1. continuing to implement the epigenetic methods for validating the genetic analyses;2.deciphering pathological epigenetic mechanisms for preventive and therapeutical strategies

• A feature of the epigenetic modifications is presently focussing the interest of those part of the medicine dealing with early detection, prevention and more efficient treatment of diseases, especially, cancer for somatic cell transfromation and rare diseases for reproductive cells (gametes and embryons). This feature is linked with the reversible characteristics of the covalent epigenetic modifications at the level of DNA and histones, as compared with the “fixed”, hardly manageable mutations.

• Having in mind the environmental effects upon the versatile enzymatic action of nonhistone on DNA and histone substrates, it is increasingly apparent that the early detection of the epigenetic chromatin modifications with specific power of oncogenic action or imprinting process alteration may be in due time corrected by a proper diet and life style and also by new (epigenetic) drugs (DNA and histone methyltrnsferase and HDAC inhibitors) in order a reestablished gene expression pattern encoded by a specific chromatin conformation to be transmitted in descendants.

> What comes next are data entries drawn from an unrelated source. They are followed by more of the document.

## config.mk

```make
export PLATFORM = sky130hd
export DESIGN_NAME = uart_tx_arbiter
export DESIGN_NICKNAME = d
export VERILOG_FILES = /design/src/rtl/uart_tx_arbiter_pkg.sv /design/src/rtl/uart_tx_arbiter_rr_select.sv /design/src/rtl/uart_tx_arbiter.sv
export SDC_FILE = /design/constraint.sdc
export NUM_CORES = 1
export LEC_CHECK = 0
export CAP_MARGIN = 10
export CORE_MARGIN = 2
export CORE_UTILIZATION = 43
export DETAILED_ROUTE_END_ITERATION = 10
export PLACE_DENSITY_LB_ADDON = 0.08
export SYNTH_ARGS = -nofsm -noshare
export SYNTH_HDL_FRONTEND = slang
export SYNTH_HIERARCHICAL = 1
export SYNTH_SLANG_ARGS = --single-unit
export TNS_END_PERCENT = 20
```

## constraint.sdc

```tcl
create_clock -name clk -period 2.25 [get_ports clk]
set_clock_uncertainty 0.2 [all_clocks]
set_input_delay 0.225 -clock clk [delete_from_list [all_inputs] [get_ports clk]]
set_output_delay 0.225 -clock clk [all_outputs]
set_load 0.01 [all_outputs]
```

## src/rtl/uart_tx_arbiter_pkg.sv

```systemverilog
// Shared definitions for the UART transmit arbiter: FSM encoding,
// requester-count limits and the default busy-handshake timeout.
package uart_tx_arbiter_pkg;

    localparam int NUM_REQ_MIN      = 2;
    localparam int NUM_REQ_MAX      = 4;
    localparam int BUSY_TIMEOUT_DEF = 16;
    localparam int ID_W             = 2;

    typedef enum logic [1:0] {
        IDLE      = 2'd0,
        LOAD      = 2'd1,
        WAIT_BUSY = 2'd2,
        WAIT_DONE = 2'd3
    } arb_state_e;

endpackage

```

## src/rtl/uart_tx_arbiter_rr_select.sv

```systemverilog
// Combinational round-robin picker: first valid requester at or after ptr_i,
// wrapping modulo NUM_REQ.
module rr_select
    import uart_tx_arbiter_pkg::*;
#(
    parameter int NUM_REQ = 3
) (
    input  logic [NUM_REQ-1:0] valid_i,
    input  logic [ID_W-1:0]    ptr_i,
    output logic [ID_W-1:0]    idx_o,
    output logic               any_o
);

    int              pos;
    logic [ID_W-1:0] cand;

    // Scan from the farthest offset down so the nearest valid one wins.
    always_comb begin
        idx_o = '0;
        any_o = 1'b0;
        pos   = 0;
        cand  = '0;
        for (int k = NUM_REQ - 1; k >= 0; k--) begin
            pos  = int'(ptr_i) + k;
            cand = ID_W'((pos >= NUM_REQ) ? pos - NUM_REQ : pos);
            if (valid_i[cand]) begin
                idx_o = cand;
                any_o = 1'b1;
            end
        end
    end

endmodule

```

## src/rtl/uart_tx_arbiter.sv

```systemverilog
// Round-robin arbiter that feeds byte packets from NUM_REQ requesters into one
// shared UART byte transmitter; a grant is held until the packet's last byte.
//
//   state     | meaning
//   IDLE      | no owner; pick next requester from rrPtr
//   LOAD      | owner holds grant; waiting for its byte and a free transmitter
//   WAIT_BUSY | txStart high; waiting for txBusy to rise (or timeout)
//   WAIT_DONE | byte in flight; waiting for txBusy to fall
module uart_tx_arbiter
    import uart_tx_arbiter_pkg::*;
#(
    parameter int NUM_REQ      = 3,
    parameter int BUSY_TIMEOUT = BUSY_TIMEOUT_DEF
) (
    input  logic                   clk,
    input  logic                   rst,
    input  logic [NUM_REQ-1:0]     reqValid_i,
    input  logic [8*NUM_REQ-1:0]   reqData_i,
    input  logic [NUM_REQ-1:0]     reqLast_i,
    output logic [NUM_REQ-1:0]     reqReady_o,
    output logic                   txStart_o,
    output logic [7:0]             txData_o,
    input  logic                   txBusy_i,
    output logic                   grantValid_o,
    output logic [ID_W-1:0]        grantId_o,
    output logic                   timeoutErr_o
);

    localparam int              CNT_W    = $clog2(BUSY_TIMEOUT + 1);
    localparam logic [CNT_W-1:0] TO_LIMIT = CNT_W'(BUSY_TIMEOUT);
    localparam logic [ID_W-1:0]  LAST_IDX = ID_W'(NUM_REQ - 1);

    arb_state_e       state_q;
    logic [ID_W-1:0]  rrPtr_q, rrPtr_d;
    logic [ID_W-1:0]  grantId_q;
    logic             grantValid_q;
    logic             txStart_q;
    logic [7:0]       txData_q;
    logic             timeoutErr_q;
    logic             last_q;
    logic [CNT_W-1:0] cnt_q, cnt_d;

    logic [ID_W-1:0]  sel_idx;
    logic             sel_any;
    logic             g_valid, g_last;
    logic [7:0]       g_data;

    rr_select #(.NUM_REQ(NUM_REQ)) u_rr_select (
        .valid_i (reqValid_i),
        .ptr_i   (rrPtr_q),
        .idx_o   (sel_idx),
        .any_o   (sel_any)
    );

    always_comb begin
        g_valid    = 1'b0;
        g_last     = 1'b0;
        g_data     = '0;
        reqReady_o = '0;
        for (int i = 0; i < NUM_REQ; i++) begin
            if (grantId_q == ID_W'(i)) begin
                g_valid       = reqValid_i[i];
                g_last        = reqLast_i[i];
                g_data        = reqData_i[8*i +: 8];
                // A busy transmitter blocks the handshake, not just txStart.
                reqReady_o[i] = (state_q == LOAD) && !txBusy_i;
            end
        end
    end

    assign cnt_d   = cnt_q + CNT_W'(1);
    assign rrPtr_d = (grantId_q == LAST_IDX) ? '0 : grantId_q + ID_W'(1);

    always_ff @(posedge clk or posedge rst) begin
        if (rst) begin
            state_q      <= IDLE;
            rrPtr_q      <= '0;
            grantId_q    <= '0;
            grantValid_q <= 1'b0;
            txStart_q    <= 1'b0;
            txData_q     <= '0;
            timeoutErr_q <= 1'b0;
            last_q       <= 1'b0;
            cnt_q        <= '0;
        end else begin
            timeoutErr_q <= 1'b0;
            case (state_q)
                IDLE: begin
                    if (sel_any) begin
                        grantId_q    <= sel_idx;
                        grantValid_q <= 1'b1;
                        state_q      <= LOAD;
                    end
                end
                LOAD: begin
                    if (g_valid && !txBusy_i) begin
                        txData_q  <= g_data;
                        last_q    <= g_last;
                        txStart_q <= 1'b1;
                        cnt_q     <= '0;
                        state_q   <= WAIT_BUSY;
                    end
                end
                WAIT_BUSY: begin
                    if (txBusy_i) begin
                        txStart_q <= 1'b0;
                        state_q   <= WAIT_DONE;
                    end else if (cnt_d == TO_LIMIT) begin
                        txStart_q    <= 1'b0;
                        timeoutErr_q <= 1'b1;
                        state_q      <= WAIT_DONE;
                    end else begin
                        cnt_q <= cnt_d;
                    end
                end
                WAIT_DONE: begin
                    if (!txBusy_i) begin
                        if (last_q) begin
                            rrPtr_q      <= rrPtr_d;
                            grantValid_q <= 1'b0;
                            grantId_q    <= '0;
                            state_q      <= IDLE;
                        end else begin
                            state_q <= LOAD;
                        end
                    end
                end
                default: state_q <= IDLE;
            endcase
        end
    end

    assign txStart_o    = txStart_q;
    assign txData_o     = txData_q;
    assign grantValid_o = grantValid_q;
    assign grantId_o    = grantId_q;
    assign timeoutErr_o = timeoutErr_q;

endmodule

```

# Word level (Yosys, flattened, before mapping)
# Cells that the tools add are included.
word_totals:
  in_bits: 33
  elab_cells: 103
  output_inout_bits: 16
  register_bits: 23
classes:
  n_reduce_logical: 13
  n_bitwise: 1
  eq_ne: 13
  order_cmp: 6
  addsub: 7
  muxes: 54
op_table:
  columns: ["operator", "n"]
  rows:
  - ["2-to-1 mux 2 bit", 15]
  - ["2-to-1 mux 1 bit", 25]
  - ["2-to-1 mux 8 bit", 3]
  - ["2-to-1 mux 5 bit", 3]
  - ["AND reduction 4 bit", 3]
  - ["inequality test 2 bit, second input constant", 5]
  - ["one-hot mux 5 bit (2 select lines)", 1]
  - ["less-than comparator 2 x 3 -> 1 bit, second input constant", 3]
  - ["one-hot mux 2 bit (4 select lines)", 1]
  - ["binary-select mux 1 bit (select 2 bit)", 3]
  - ["equality test 2 bit, second input constant", 3]
  - ["greater-or-equal comparator 3 x 2 -> 1 bit, second input constant", 2]
  - ["AND reduction 3 bit", 2]
  - ["adder 5 x 1 -> 5 bit, second input constant", 1]
  - ["equality test 5 bit, second input constant", 1]
  - ["equality test 2 x 1 -> 1 bit, second input constant", 2]
  - ["zero test 2 bit", 2]
  - ["one-hot mux 1 bit (2 select lines)", 2]
  - ["one-hot mux 2 bit (2 select lines)", 1]
  - ["nonzero test 2 bit", 2]
  - ["subtractor 2 x 1 -> 2 bit, second input constant", 2]
  - ["adder 2 x 1 -> 3 bit, second input constant", 1]
  - ["adder 2 x 2 -> 3 bit, second input constant", 1]
  - ["inequality test 3 bit, second input constant", 1]
  - ["8 further kinds", 9]

# Longest topological paths before layout
depth:
  word_depth: 10
  depth_mapped: 10
  mapped_depth_nobuf: 9

# Cells and area by module
# Netlist, hierarchy kept.
by_module_without_submodules:
  columns: ["module", "instances", "area_per_inst_um2", "cells_per_inst", "seq_area_each_um2"]
  rows:
  - ["uart_tx_arbiter", 1, 1418.9, 155, 575.6]
  - ["rr_select", 1, 222.7, 29, 0.0]

# Worst setup path after synthesis
# OpenSTA, ideal clock, no wires.
synth_timing:
  kind: "flip-flop to flip-flop"
  startpoint: "reg rrPtr_q[0]"
  endpoint: "reg state_q[1]"
  slack_ps: -137
  arrival_time_ps: 2060
  setup_time_ps: 128
  path_stages_with_launch: 10
  path_cell_list: "dfrtp_1 inv_1 ha_1 buf_6 nor2b_1 o31a_1 a2111o_1 nand2b_1 o221ai_1 mux2_1"
synth_between:
  elab_chain_len: 10
  elab_cells_between_ends: 22
synth_rtl:
  columns: ["item", "line_no", "source"]
  rows:
  - ["start: declaration", "uart_tx_arbiter.sv:34", "logic [ID_W-1:0] rrPtr_q, rrPtr_d;"]
  - ["start signal: assignment", "uart_tx_arbiter.sv:119", "rrPtr_q <= rrPtr_d;"]
  - ["adder 2 x 2 -> 3 bit", "uart_tx_arbiter_rr_select.sv:24", "pos = int'(ptr_i) + k;"]
  - ["greater-or-equal comparator 3 x 2 -> 1 bit / subtractor 2 x 1 -> 2 bit (equally long branches)", "uart_tx_arbiter_rr_select.sv:25", "cand = ID_W'((pos >= NUM_REQ) ? pos - NUM_REQ : pos);"]
  - ["2-to-1 mux 2 bit", "uart_tx_arbiter_rr_select.sv:25", null]
  - ["binary-select mux 1 bit (select 2 bit)", "uart_tx_arbiter_rr_select.sv:26", "if (valid_i[cand]) begin"]
  - ["2-to-1 mux 1 bit (implied by the code)", "uart_tx_arbiter_rr_select.sv:26", null]
  - ["2-to-1 mux 1 bit (2 in series)", "uart_tx_arbiter_rr_select.sv:26", null]
  - ["2-to-1 mux 1 bit *", "uart_tx_arbiter_rr_select.sv:26", null]
  - ["via sel_any", "uart_tx_arbiter.sv:44", "logic sel_any;"]
  - ["inequality test 2 bit (no source line) *", null, null]
  - ["AND reduction 4 bit (no source line) *", null, null]
  - ["end signal: assignment", "uart_tx_arbiter.sv:76", "state_q <= IDLE;"]
  - ["end signal: assignment", "uart_tx_arbiter.sv:92", "state_q <= LOAD;"]
  - ["end signal: assignment", "uart_tx_arbiter.sv:101", "state_q <= WAIT_BUSY;"]
  - ["end: declaration", "uart_tx_arbiter.sv:33", "arb_state_e state_q;"]
# The timed path passes the listed nets; every way through them passes the cells marked *. The select of a mux whose other input is x is not followed.
# A chain may end at the register's enable or synchronous reset.

# Worst setup path in the final report
layout_timing:
  startpoint: "reg rrPtr_q[1]"
  endpoint: "reg state_q[1]"
# Same word-level chain as after synthesis.

==> out/qor.yml <==
global_routing:
  grt_pass1_vias: 1588
  grt_antenna_before_repair: 0
  grt_first_pass_wirelength_mm: 7.02
  grtUsageTotal_pct: 20.7
  grt_max_degree: 24
  grt.overflow.total: 0
detailed_routing:
  drt_iter0_markers: 35
  routed_wl_mm: 4.08
  drt-wirelength-per-cell_microns: 13.9
  drc: 0
  dr.pass1.iters: 4
  final_antenna_net_count: 0
  routed_via_density: 5.30
  via_count: 1552
sta:
  period_share_pct: 102
  holdWs_ns: 0.109
  fmax_ghz: 0.434
  period_needed_ns: 2.30
  finalSetupViolCount: 1
  slew_viol_final: 0
  finalWorstSetupSlack_ns: -0.0526
  slew_headroom_pct: 71.2
  rsz0062_at_grt: "yes"
  tightest_slew_ns: 0.431
  tns_ns: -0.0526
  hold_viol_final: 0
clocking:
  clkTransAtPathRegs_ns: 0.09
  insertion_delay_ns: 0.26
  clockRootBuffer: "clkbuf_8"
  clockBufferDepth: 2
  cts_sinks: 23
  cts_buffers: 3
  htreeDepth: 1
  post_cts_buffers: 0
  cts_tree: "yes"
finish:
  layout_commonest_cell: "clkdlybuf4s50_1"
  antenna_cells: 0
  n_fill_cell: 309
  drive_gt1_share_pct: 17.1
  mostFrequentLayoutCells: "clkdlybuf4s50_1, nor2_1, a21oi_1"
  syn2layout_area_growth_pct: 45.9
  stdcell_count: 293
  final_area_sq_um: 2390
  fin_nets: 288
  postLayoutCoreUtil_pct: 65.4
placed_design:
  place_area_sq_um: 2280
  placed_cells: 289
  io_buffer_count: 48
  gp_congestion: 0.825
  post-place-ws_ns: -0.109
  dpl.hpwl_mm: 3.22
worst_setup_path:
  crit_fanout: 3
  cp_data_arrival_time_ns: 2.26
  start_kind: "register"
  r2r_cells: 8
  end_kind: "register"
  worstPathRequired_ns: 2.21
  critPathKind: "reg2reg"
die:
  std_cell_rows: 22
  die_w_microns: 65.8
  initial_core_util_pct: 44.8
  ios: 49
  dieArea_sq_um: 4330
  die_y_microns: 65.8
  core-area_sq_um: 3660
logic_synthesis:
  synth_cell_types: 49
  syn_inst: 184
  synth_nets: 226
  syn_area_sq_um: 1640
  syn_avg_cell_area_sq_um: 8.92
  ys_seq_elements: 23
  synth_edf_count: 0
  synthFlopType: "dfrtp_1"
  synthArstFlopShare_pct: 100
  ys_seq_area_share_pct: 35.1
  synth-warning-count: 6
pwr:
  ir_drop_v: 0.000510
  finalPower_mw: 2.93
  switchingPower_mw: 1.20
  power.internal_mw: 1.73
  power_density_nw_per_um2: 1230
  p_leak_nw: 1.04
  clockPowerShare_pct: 8.8
  p_sw_share_pct: 41.1
  comb_power_share_pct: 65.4
  power_frac_seq_pct: 25.8
run:
  drv_cap: 0
outcome:
  violations: "negative setup slack"
  status: "finished with violations"
worst_hold_path:
  hold_path_class: "in2async"
## Yosys cell counts (all sizes together) (2+ instances only)
library cell	instances	area, sq um
dfrtp	23	576
inv	11	41.3
nor3b	2	15.0
and3	3	18.8
mux2	2	22.5
mux2i	14	144
a22o	2	17.5
nand2	12	45.0
a2bb2oi	3	43.8
a21oi	22	110
nor3	4	20.0
buf	4	28.8
ha	9	113
o21ai	10	50.1
nor2	24	97.6
clkbuf	4	16.3
o31ai	2	15.0
o211ai	2	15.0
nand2b	7	43.8
nor2b	4	25.0
## critical path, cell delays in order (launching register included)
cell and delay (ns):
dfrtp_2 0.45, buf_6 0.13, ha_1 0.17, nor2b_1 0.14
o31a_1 0.27, a2111o_1 0.29, nand2b_4 0.16, o221ai_4 0.07
mux2_4 0.32
## final timing paths
path,startpoint,end,slack [ns]
min reg2reg,grantValid_o,grantValid_o,0.31
max reg2reg,rrPtr_q[1],state_q[1],-0.05
min,rst,cnt_q[1],0.11
min in group clk,grantValid_o,grantValid_o,0.31
max in group asynchronous,rst,rrPtr_q[0],1.48
max,rrPtr_q[1],state_q[1],-0.05
## repair_timing
action                                  4_1_cts  5_1_grt
pin swaps                                     0        1
endpoints found under the setup margin        6        9
resized for setup                            10        8
hold buffers                                  0        0
gates cloned                                  0        0
## cell type report
| type | count | area (sq um) | share of cell area (%) |
|---|---|---|---|
| clock buffers | 3 | 41.3 | 1.72 |
| clock inverters | 1 | 5.00 | 0.209 |
| inverters | 11 | 41.3 | 1.72 |
| multi-input cells | 142 | 1060 | 44.1 |
| flip-flops and latches | 23 | 578 | 24.1 |
| well taps | 48 | 60.1 | 2.51 |
| repair buffers | 65 | 613 | 25.6 |
## registers in the layout, summed over array words and instances, names as in the netlist
signal        flops
txStart_o         1
rrPtr_q           2
grantValid_o      1
grantId_o         2
cnt_q             5
timeoutErr_o      1
last_q            1
txData_o          8
state_q           2
## routing by layer
| metal | GRT usage (%) | up-vias | share of wire, % |
|---|---|---|---|
| met4 | 5.47 | 0 | 0.76 |
| met2 | 37.5 | 36 | 51 |
| met3 | 4.09 | 4 | 4.2 |
| met1 | 24.8 | 735 | 44 |
| li1 | - | 777 | - |
| met5 | 0 | - | 0 |
## power groups by stage
| stage | Combinational [mW] | Sequential [mW] | Clock (mW) |
|---|---|---|---|
| final | 1.92 | 0.758 | 0.258 |
| after detailed placement | 1.79 | 0.741 | 0 |
| after floorplan | 1.14 | 0.757 | 0 |
| after global routing | 2.11 | 0.784 | 0.290 |
| after global placement | 1.73 | 0.734 | 0 |
| after CTS | 1.91 | 0.746 | 0.267 |
## kinds of logic (layout without fill, tap and decap cells)
logic type	after synthesis	in the layout	synth area share, %
AOI/OAI and AO/OA	55	55	23.7
buffers and inverters	19	80	5.26
adders and majority gates	9	9	6.86
and+or+nand+nor	62	62	19.0
muxes	16	16	10.1
DFF	23	23	35.1
Note: power is estimated with default switching activity, not from simulation.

• Transgenerational effects are now considered by ART (assissted reproductive and therapeutic cloning techniques), gathering beneficies from such approaches of therapeutics in cancer and other diseases. The newly emerging drugs in this concerns are represented mainly by specific inhibitors of chromatin remodelling enzymes, inducing silencing processes in tumor suppressor genes, such as DNA and histone methylases and histone deacetylases.